5: Pitches seen by Hunter Pence, who usually would be exactly the type of player you would want on a long night. Pence has a tight left hamstring and he’s out of the starting lineup again Saturday. Bochy said they’re hopeful Pence can play Sunday. 

5:28: Time of game. I sure know how to pick the right days off. 

8: Pitchers used by Bochy. Matt Cain was the next man up, not Brandon Belt. Cain had his spikes on and said he was a batter away from entering for Cory Gearrin. 

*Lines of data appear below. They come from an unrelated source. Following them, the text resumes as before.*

## src/rtl/pix_i2c_pkg.sv

```systemverilog
`default_nettype none
// ============================================================================
// Module   : pix_i2c_pkg
// Purpose  : Shared constants for the PIX I2C init sequencer: table-entry
//            field positions, op encodings, transfer lengths, FSM states.
// Revision : 1.0 - initial release
// ============================================================================
package pix_i2c_pkg;

    // Width of the microsecond down-counter (matches the 16-bit data field)
    localparam int c_us_w = 16;

    // Table entry layout: [35:34] op, [33:32] len, [31:16] regAddr, [15:0] data/us
    localparam int c_op_msb  = 35;
    localparam int c_op_lsb  = 34;
    localparam int c_len_msb = 33;
    localparam int c_len_lsb = 32;
    localparam int c_reg_msb = 31;
    localparam int c_reg_lsb = 16;
    localparam int c_dat_msb = 15;
    localparam int c_dat_lsb = 0;

    // Op encodings
    localparam logic [1:0] c_op_write = 2'd0;
    localparam logic [1:0] c_op_delay = 2'd1;
    localparam logic [1:0] c_op_end   = 2'd2;
    localparam logic [1:0] c_op_rsvd  = 2'd3;

    // Master transfer length; zero means "no request"
    localparam logic [1:0] c_len_none = 2'd0;
    localparam logic [1:0] c_len_one  = 2'd1;
    localparam logic [1:0] c_len_two  = 2'd2;

    // Sequencer states
    localparam int         c_st_w      = 4;
    localparam logic [3:0] c_st_idle   = 4'd0;
    localparam logic [3:0] c_st_fetch  = 4'd1;
    localparam logic [3:0] c_st_decode = 4'd2;
    localparam logic [3:0] c_st_issue  = 4'd3;
    localparam logic [3:0] c_st_wait   = 4'd4;
    localparam logic [3:0] c_st_gap    = 4'd5;
    localparam logic [3:0] c_st_delay  = 4'd6;
    localparam logic [3:0] c_st_finish = 4'd7;
    localparam logic [3:0] c_st_vread  = 4'd8;
    localparam logic [3:0] c_st_vwait  = 4'd9;

endpackage
`default_nettype wire

```

## src/rtl/pix_us_timer.sv

```systemverilog
`default_nettype none
// ============================================================================
// Module   : pix_us_timer
// Purpose  : 1 us prescaler plus 16-bit microsecond down-counter. A load
//            restarts the prescaler, so a wait of N us lasts N*(CLK_FREQ/1e6)
//            cycles. expired is high whenever the counter is zero.
// Revision : 1.0 - initial release
// ============================================================================
module pix_us_timer
    import pix_i2c_pkg::*;
#(
    parameter int CLK_FREQ = 12000000
) (
    input  logic              clk,
    input  logic              rst_n,
    input  logic              load,
    input  logic [c_us_w-1:0] load_us,
    output logic              expired
);

    localparam int          c_div_raw = CLK_FREQ / 1000000;
    localparam int          c_div     = (c_div_raw < 1) ? 1 : c_div_raw;
    localparam logic [15:0] c_pre_top = 16'(c_div - 1);

    logic [15:0]       r_pre;
    logic [c_us_w-1:0] r_us;

    // Prescaler divides clk to 1 us ticks; each tick decrements the counter
    always_ff @(posedge clk or negedge rst_n) begin
        if (!rst_n) begin
            r_pre <= '0;
            r_us  <= '0;
        end else if (load) begin
            r_pre <= '0;
            r_us  <= load_us;
        end else if (r_us != '0) begin
            if (r_pre == c_pre_top) begin
                r_pre <= '0;
                r_us  <= r_us - 1'b1;
            end else begin
                r_pre <= r_pre + 1'b1;
            end
        end
    end

    assign expired = (r_us == '0);

endmodule
`default_nettype wire

```

## src/rtl/pix_i2c_init_seq.sv

```systemverilog
`default_nettype none
// ============================================================================
// Module   : pix_i2c_init_seq
// Purpose  : Table-driven command sequencer feeding the PIX I2C master.
//            Walks an init table of register writes / waits / end markers,
//            retries NACKed transfers after a fixed gap, and reports status.
//            Optional build macro PIX_I2C_INIT_SEQ_VERIFY_EN adds a read-back
//            check after every successful write.
// Revision : 1.0 - initial release
// ============================================================================
module pix_i2c_init_seq
    import pix_i2c_pkg::*;
#(
    parameter int         CLK_FREQ     = 12000000,
    parameter logic [6:0] SLAVE_ADDR   = 7'h10,
    parameter int         TABLE_DEPTH  = 64,
    parameter int         MAX_RETRIES  = 3,
    parameter int         RETRY_GAP_US = 100
) (
    input  logic                           clk,
    input  logic                           rst_n,
    input  logic                           start,
    output logic                           busy,
    output logic                           done,
    output logic                           ok,
    output logic [$clog2(TABLE_DEPTH)-1:0] fail_index,
    output logic [$clog2(TABLE_DEPTH)-1:0] tbl_addr,
    input  logic [35:0]                    tbl_data,
    output logic [6:0]                     cmd_slaveAddr,
    output logic                           cmd_write,
    output logic [15:0]                    cmd_regAddr,
    output logic [15:0]                    cmd_writeData,
    input  logic [15:0]                    cmd_readData,
    output logic [1:0]                     cmd_dataLen,
    input  logic                           cmd_done,
    input  logic                           cmd_ok
);

    localparam int                c_aw          = $clog2(TABLE_DEPTH);
    localparam logic [c_aw-1:0]   c_last_addr   = c_aw'(TABLE_DEPTH - 1);
    localparam logic [7:0]        c_max_retries = 8'(MAX_RETRIES);
    localparam logic [c_us_w-1:0] c_gap_us      = c_us_w'(RETRY_GAP_US);

    logic [c_st_w-1:0] r_state;
    logic [c_st_w-1:0] w_next;
    logic [7:0]        r_retries;

    // Entry fields as seen in DECODE
    logic [1:0]  w_op;
    logic [1:0]  w_len;
    logic [15:0] w_reg;
    logic [15:0] w_dat;
    logic        w_len_bad;
    logic        w_last;

    // Control strobes decoded from state and inputs
    logic              w_accept;
    logic              w_load_cmd;
    logic              w_load_read;
    logic              w_dec_end;
    logic              w_dec_bad;
    logic              w_xfer_done;
    logic              w_xfer_pass;
    logic              w_entry_ok;
    logic              w_att_fail;
    logic              w_retry;
    logic              w_give_up;
    logic              w_tmr_load;
    logic [c_us_w-1:0] w_tmr_val;
    logic              w_tmr_expired;

    assign w_op      = tbl_data[c_op_msb:c_op_lsb];
    assign w_len     = tbl_data[c_len_msb:c_len_lsb];
    assign w_reg     = tbl_data[c_reg_msb:c_reg_lsb];
    assign w_dat     = tbl_data[c_dat_msb:c_dat_lsb];
    assign w_len_bad = (w_len != c_len_one) && (w_len != c_len_two);
    assign w_last    = (tbl_addr == c_last_addr);
    assign w_accept  = (r_state == c_st_idle) && start;

    assign cmd_slaveAddr = SLAVE_ADDR;

`ifdef PIX_I2C_INIT_SEQ_VERIFY_EN
    // Length of the entry being verified; a 1-byte write only compares the low byte
    logic [1:0] r_len;
    logic       w_rd_match;
    assign w_rd_match = (r_len == c_len_one) ? (cmd_readData[7:0] == cmd_writeData[7:0])
                                             : (cmd_readData == cmd_writeData);
`else
    logic w_unused_rd;
    assign w_unused_rd = ^cmd_readData;
`endif

    pix_us_timer #(
        .CLK_FREQ (CLK_FREQ)
    ) u_timer (
        .clk     (clk),
        .rst_n   (rst_n),
        .load    (w_tmr_load),
        .load_us (w_tmr_val),
        .expired (w_tmr_expired)
    );

    // State register
    always_ff @(posedge clk or negedge rst_n) begin
        if (!rst_n) begin
            r_state <= c_st_idle;
        end else begin
            r_state <= w_next;
        end
    end

    // Output decode: per-state strobes driving the datapath and the timer
    always_comb begin
        w_load_cmd  = 1'b0;
        w_load_read = 1'b0;
        w_dec_end   = 1'b0;
        w_dec_bad   = 1'b0;
        w_xfer_done = 1'b0;
        w_xfer_pass = 1'b0;
        w_entry_ok  = 1'b0;
        w_tmr_load  = 1'b0;
        w_tmr_val   = w_dat;
        case (r_state)
            c_st_decode: begin
                case (w_op)
                    c_op_write: begin
                        w_load_cmd = !w_len_bad;
                        w_dec_bad  = w_len_bad;
                    end
                    c_op_delay: w_tmr_load = 1'b1;
                    c_op_end:   w_dec_end  = 1'b1;
                    c_op_rsvd:  w_dec_bad  = 1'b1;
                    default:    w_dec_bad  = 1'b1;
                endcase
            end
            c_st_wait: begin
                w_xfer_done = cmd_done;
                w_xfer_pass = cmd_ok;
`ifndef PIX_I2C_INIT_SEQ_VERIFY_EN
                w_entry_ok  = cmd_done && cmd_ok;
`endif
            end
`ifdef PIX_I2C_INIT_SEQ_VERIFY_EN
            c_st_vread: w_load_read = 1'b1;
            c_st_vwait: begin
                w_xfer_done = cmd_done;
                w_xfer_pass = cmd_ok && w_rd_match;
                w_entry_ok  = cmd_done && cmd_ok && w_rd_match;
            end
`endif
            c_st_delay: w_entry_ok = w_tmr_expired;
            default: ;
        endcase
        w_att_fail = w_xfer_done && !w_xfer_pass;
        w_retry    = w_att_fail && (r_retries < c_max_retries);
        w_give_up  = w_att_fail && !w_retry;
        if (w_retry) begin
            w_tmr_load = 1'b1;
            w_tmr_val  = c_gap_us;
        end
    end

    // Next-state logic
    always_comb begin
        w_next = r_state;
        case (r_state)
            c_st_idle:   if (start) w_next = c_st_fetch;
            c_st_fetch:  w_next = c_st_decode;
            c_st_decode: begin
                if (w_load_cmd)      w_next = c_st_issue;
                else if (w_tmr_load) w_next = c_st_delay;
                else                 w_next = c_st_finish;
            end
            c_st_issue:  w_next = c_st_wait;
            c_st_wait, c_st_vwait, c_st_delay: begin
                if (w_retry)         w_next = c_st_gap;
                else if (w_give_up)  w_next = c_st_finish;
                else if (w_entry_ok) w_next = w_last ? c_st_finish : c_st_fetch;
`ifdef PIX_I2C_INIT_SEQ_VERIFY_EN
                else if (w_xfer_done) w_next = c_st_vread;
`endif
            end
`ifdef PIX_I2C_INIT_SEQ_VERIFY_EN
            c_st_vread:  w_next = c_st_vwait;
`else
            c_st_vread:  w_next = c_st_idle;
`endif
            c_st_gap:    if (w_tmr_expired) w_next = c_st_fetch;
            c_st_finish: w_next = c_st_idle;
            default:     w_next = c_st_idle;
        endcase
    end

    // Datapath: table pointer, retry count, status and master command fields
    always_ff @(posedge clk or negedge rst_n) begin
        if (!rst_n) begin
            busy          <= 1'b0;
            done          <= 1'b0;
            ok            <= 1'b0;
            fail_index    <= '0;
            tbl_addr      <= '0;
            r_retries     <= '0;
            cmd_write     <= 1'b0;
            cmd_regAddr   <= '0;
            cmd_writeData <= '0;
            cmd_dataLen   <= c_len_none;
`ifdef PIX_I2C_INIT_SEQ_VERIFY_EN
            r_len         <= c_len_none;
`endif
        end else begin
            done <= (w_next == c_st_finish);
            if (w_next == c_st_finish) busy <= 1'b0;
            if (w_accept) begin
                tbl_addr  <= '0;
                busy      <= 1'b1;
                ok        <= 1'b0;
                r_retries <= '0;
            end
            if (w_load_cmd) begin
                cmd_regAddr   <= w_reg;
                cmd_writeData <= w_dat;
                cmd_write     <= 1'b1;
                cmd_dataLen   <= w_len;
`ifdef PIX_I2C_INIT_SEQ_VERIFY_EN
                r_len         <= w_len;
`endif
            end
`ifdef PIX_I2C_INIT_SEQ_VERIFY_EN
            if (w_load_read) begin
                cmd_write   <= 1'b0;
                cmd_dataLen <= r_len;
            end
`endif
            if (w_xfer_done) cmd_dataLen <= c_len_none;
            if (w_entry_ok) begin
                r_retries <= '0;
                if (w_last) ok <= 1'b1;
                else        tbl_addr <= tbl_addr + 1'b1;
            end
            if (w_dec_end) ok <= 1'b1;
            if (w_dec_bad || w_give_up) begin
                ok         <= 1'b0;
                fail_index <= tbl_addr;
            end
            if (w_retry) r_retries <= r_retries + 1'b1;
        end
    end

endmodule
`default_nettype wire
```

## config.mk

```make
export PLATFORM = sky130hd
export DESIGN_NAME = pix_i2c_init_seq
export DESIGN_NICKNAME = d
export VERILOG_FILES = /design/src/rtl/pix_i2c_pkg.sv /design/src/rtl/pix_us_timer.sv /design/src/rtl/pix_i2c_init_seq.sv
export SDC_FILE = /design/constraint.sdc
export NUM_CORES = 1
export LEC_CHECK = 0
export CORE_ASPECT_RATIO = 0.7
export CORE_MARGIN = 2
export CORE_UTILIZATION = 50
export CTS_BUF_LIST = sky130_fd_sc_hd__clkbuf_16
export DETAILED_ROUTE_END_ITERATION = 16
export GPL_ROUTABILITY_DRIVEN = 0
export HOLD_SLACK_MARGIN = 0.1
export PLACE_DENSITY = 0.77
export SLEW_MARGIN = 20
export SYNTH_ARGS = -nofsm -noshare
export SYNTH_HDL_FRONTEND = slang
export SYNTH_SLANG_ARGS = --single-unit
```

## constraint.sdc

```tcl
create_clock -name clk -period 2.6 [get_ports clk]
set_input_delay 0.52 -clock clk [delete_from_list [all_inputs] [get_ports clk]]
set_output_delay 0.52 -clock clk [all_outputs]
set_load 0.01 [all_outputs]
```

=== Word level (Yosys, flattened, before mapping) ===
Index checks and enable logic that the tools add are counted.

* Equal/unequal tests: 15
* $add $sub $neg: 4
* Reduce and logical (&&, ||, !) cells: 21
* Bitwise operators: 0
* Multiplexer cells: 43
* Multipliers: 0
* Shift-type cells: 0
* Magnitude comparators: 1
* Div/mod/pow operators: 0

{| class="wikitable"
|+ Operator list
! cell !! count
|-
| 2-to-1 mux 16 bit || 7
|-
| 2-to-1 mux 8 bit || 3
|-
| case mux 4 bit (6 select lines) || 1
|-
| 2-to-1 mux 4 bit || 5
|-
| 2-to-1 mux 1 bit || 18
|-
| 2-to-1 mux 6 bit || 3
|-
| adder 16 x 1 -> 16 bit (second input constant) || 1
|-
| equality test 16 x 4 -> 1 bit (second input constant) || 1
|-
| equality test 4 x 3 -> 1 bit (second input constant) || 4
|-
| logical NOT 16 bit || 1
|-
| nonzero test 16 bit || 1
|-
| subtractor 16 x 1 -> 16 bit (second input constant) || 1
|-
| adder 8 x 1 -> 8 bit (second input constant) || 1
|-
| equality test 4 x 2 -> 1 bit (second input constant) || 2
|-
| < comparator 8 x 2 -> 1 bit (second input constant) || 1
|-
| nonzero test 2 bit || 4
|-
| adder 6 x 1 -> 6 bit (second input constant) || 1
|-
| equality test 6 bit (second input constant) || 1
|-
| logical AND 1 bit || 6
|-
| 2-to-1 mux 3 bit || 2
|-
| equality test 2 bit (second input constant) || 2
|-
| equality test 4 x 1 -> 1 bit (second input constant) || 1
|-
| equality test 4 bit (second input constant) || 1
|-
| logical NOT 4 bit || 1
|-
| 11 further kinds || 15
|}

* Latch bits: 0
* Logic and storage cells: 97
* Memory bits (writable): 0
* Output and inout bits: 57
* Register bits: 94
* Bits of input ports: 57
* Memories: 0
* ROM bits: 0

=== Logic depth before layout (Yosys ltp) ===
* Depth in word-level cells: 13
* Gate-level depth with buffers: 9
* Gate-level depth less buffers: 7

=== Modules after synthesis ===
From an unflattened synthesis, not the netlist that was laid out.

* Cell total of the unflattened synthesis: 493
* Area total of the unflattened synthesis: 5068.6 um2

{| class="wikitable"
|+ By module, submodules not included
! module !! cells an instance !! instances !! sequential area each (um2) !! area an instance (um2)
|-
| pix_i2c_init_seq || 243 || 1 || 1551.5 || 2997.9
|-
| pix_us_timer || 250 || 1 || 800.8 || 2070.7
|}

=== Least setup slack after synthesis ===
OpenSTA, ideal clock, no wires.

* Path kind: input to register
* From: in tbl_data[34]
* To: reg cmd_writeData[10]
* Setup slack: 0.427 ns
* Data arrival time: 2.045 ns
* Stages: 7
* Cells stage by stage: inv_1 -> ha_1 -> or3b_1 -> or3_1 -> buf_2 -> buf_2 -> mux2_1

* Cells in the longest elaborated chain, start to end: 3

{| class="wikitable"
|+ RTL lines
! what !! RTL line !! source
|-
| start: declaration || pix_i2c_init_seq.sv:28 || <nowiki>input logic [35:0] tbl_data,</nowiki>
|-
| logical NOT 2 bit || pix_i2c_init_seq.sv:125 || <nowiki>case (w_op)</nowiki>
|-
| 2-to-1 mux 1 bit || pix_i2c_init_seq.sv:125 ||
|-
| 2-to-1 mux 1 bit || pix_i2c_init_seq.sv:123 || <nowiki>case (r_state)</nowiki>
|-
| end signal: assignment || pix_i2c_init_seq.sv:221 || <nowiki>cmd_writeData <= w_dat;</nowiki>
|-
| end: declaration || pix_i2c_init_seq.sv:32 || <nowiki>output logic [15:0] cmd_writeData,</nowiki>
|}

Every way passes these cells.
A chain may end at the register's enable or synchronous reset.

=== Final worst setup path ===
* From: reg r_retries[0]
* To: reg u_timer.r_pre[8]

* Cells in the longest elaborated chain, start to end: 4
* Elaborated cells between the ends (all ways): 5
* Classes of those cells: order compare: 1; mux: 2; reduce/logical: 2

{| class="wikitable"
|+ RTL lines
! what !! RTL line !! source
|-
| start: declaration || pix_i2c_init_seq.sv:46 || <nowiki>logic [7:0] r_retries;</nowiki>
|-
| start signal: assignment || pix_i2c_init_seq.sv:245 || <nowiki>if (w_retry) r_retries <= r_retries + 1'b1;</nowiki>
|-
| < comparator 8 x 2 -> 1 bit * || pix_i2c_init_seq.sv:155 || <nowiki>w_retry = w_att_fail && (r_retries < c_max_retries);</nowiki>
|-
| logical AND 1 bit * || pix_i2c_init_seq.sv:155 ||
|-
| 2-to-1 mux 1 bit * || pix_i2c_init_seq.sv:157 || <nowiki>if (w_retry) begin</nowiki>
|-
| 2-to-1 mux 16 bit or nonzero test 2 bit (tied branches) || n/a ||
|-
| end signal: assignment || pix_us_timer.sv:41 || <nowiki>r_pre <= r_pre + 1'b1;</nowiki>
|-
| end: declaration || pix_us_timer.sv:25 || <nowiki>logic [15:0] r_pre;</nowiki>
|}

Mark *: on every way between the ends. The rest lies on a longest branch, timed or not.

==> results.yml <==
cells_and_area:
  final_common_cell: "dfrtp_1"
  diodes: 0
  drive_gt1_share_pct: 15.1
  nets: 616
  layout_common_cells: "dfrtp_1 (94), clkdlybuf4s50_1 (89), mux2_2 (29), nand2_1 (27)"
  synthToLayoutAreaGrowth_pct: 29.7
clock_tree:
  clkTransAtPathRegs_ns: 0.06
  cts_tree: "yes"
  cts_max_level: 3
  clk_path_buf_depth: 2
  cts_hold_buf: 0
  cts-buffers-inserted: 9
  clock_sinks: 94
  cts.repair.resized: 0
  worstSkewPairLatency_ns: 0.34
  cts_setup_buffers: 0
  cts-root-buf: "clkbuf_16"
placement:
  post-dp-hpwl_mm: 8.28
  port_buffers: 90
power_and_ir_drop:
  power_frac_seq_pct: 39.3
  internal_power_uw: 3910
  power_frac_comb_pct: 36.9
  p_leak_uw: 0.00272
  clkPwrFrac_pct: 23.8
  finalPower_uw: 5860
  switching_share_pct: 33.2
  peakVddDrop_v: 0.000632
  p_sw_uw: 1950
  p_per_area_mw_per_mm2: 934
setup_path:
  cp-startpoint: "r_retries[0]"
  crit_fanout: 15
  cp.arrival_ns: 2.66
  reg2regPathDepth: 7
  required_ns: 2.86
  rrSetupSlack_ns: 0.20
  r2r-start: "r_retries[0]"
  cp-end-kind: "register"
  timing.rr.end: "u_timer.r_pre[8]"
  crit_type: "register to register"
  worstSetupStartpointType: "register"
die:
  dieArea_mm2: 0.0105
  die_w_um: 122
  rows: 30
  start_util_pct: 50.6
  coreArea_mm2: 0.00957
  die_y_um: 86.3
  io_pins: 114
timing:
  slew_headroom_pct: 61.1
  rsz0062_at_grt: "no"
  setup_viol: 0
  drv_slew: 0
  tightest_slew_ns: 0.576
  fmax_mhz: 416
  final.min_clock_period_ns: 2.40
  fin_crit_sh_pct: 92.5
  holdWs_ns: 0.135
  skew_ns: 0.00805
  hold_violations: 0
yosys:
  ys_types: 70
  ys_async_sr_fraction_pct: 100
  yosys.area.top_type: "dfrtp_1"
  ys.flop_type: "dfrtp_1"
  ys_warn_count: 0
  synth_area_per_cell_um2: 10.8
  syn_area_mm2: 0.00484
  yosys.area.top_type_share_pct: 48.6
  ys_seq_elements: 94
  ys_seq_area_share_pct: 48.6
  syn_inst: 449
  synth-edff-count: 0
  synth_area_leaders: "dfrtp_1 (49%), mux2_2 (6.7%), ha_1 (2.3%)"
grt:
  grt_pass1_wl_mm: 19.1
  grtUsageTotal_pct: 23.0
  grt_pass1_vias: 3912
  antenna_found_initial: 0
  grt_remaining_overflow: 0
  grt_max_degree: 47
drt:
  route.vias.total: 3960
  wire_per_inst_um: 16.9
  drtPass1Iterations: 5
  viasPerCell: 5.80
  drt_iter0_drc: 215
  drtAntennaViolNets: 0
  routed_wirelength_mm: 11.5
  drc: 0
min_path:
  hold_path_class: "input port to asynchronous set/reset pin"
outcome:
  status: "completed"
job:
  drv_cap: 0
logic make-up after synthesis:
group | share of synthesized area (%)
other | 0.155
buffers and inverters | 3.95
multiplexers | 10.1
flip-flops | 48.6
AO/OA/AOI/OAI | 13.9
adder cells (fa/ha/maj) | 2.33
XOR/XNOR | 1.81
AND/OR/NAND/NOR | 19.2
worst max path at each step:
| stage | to | slack [ns] | cells past startpoint |
|---|---|---|---|
| final | u_timer.r_pre[8] | 0.20 | 7 |
| after global routing | u_timer.r_pre[8] | 0.11 | 7 |
| after CTS | u_timer.r_pre[8] | 0.21 | 7 |
| after detailed placement | cmd_regAddr[1] | -0.04 | 7 |
| after global placement | cmd_writeData[14] | -0.002 | 7 |
| after floorplan | cmd_writeData[10] | 0.43 | 7 |
worst max-delay path: stages, from the launching register on:
cell      delay [ns]
dfrtp_1         0.39
ha_1            0.19
or4_4           0.45
nor4_4          0.32
a211oi_2        0.12
buf_4           0.21
or4_1           0.47
a21oi_1         0.18
state kept, by name (all words and copies together), names as in the netlist, 2 cells and up:
signal         count
cmd_regAddr       16
cmd_writeData     16
u_timer.r_pre     16
u_timer.r_us      16
r_retries          8
fail_index         6
tbl_addr           6
r_state            4
cmd_dataLen        2
metal layers:
metal	track usage, %	wire [µm]	vias to the layer above
li1	-	-	1865
met1	31.0	5120	1949
met2	36.3	5420	130
met3	6.84	829	16
met4	6.90	161	0
met5	0	0	-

9: Shutout innings by the bullpen. They kept the night going so Posey could end it. Newcomer Bryan Morris was especially impressive with his resiliency.  “It’s got to be just a confidence-booster for our bullpen,” Posey said. “They did a great job with a really potent offense. Johnny pitched great. For them to put up zeros as much as they did, hopefully will be big going forward.” 

Morris is off today after throwing 43 pitches, but he definitely impressed his manager last night. 

“It’s getting better and better with him,” Bochy said. “I thought we rushed him (up from a rehab assignment) a little bit, but we needed the help. It’ll get better.”

18: The longest game at AT&T Park, played May 29, 2001 against the Diamondbacks. The Giants lost 1-0 that night. Friday night’s win went down as the second longest game at AT&T Park, edging a 16-inning loss to the Mets in 2013 (shoutout to Dave Flemming for sending a bag of sliders down to a hungry young beat writer that night). 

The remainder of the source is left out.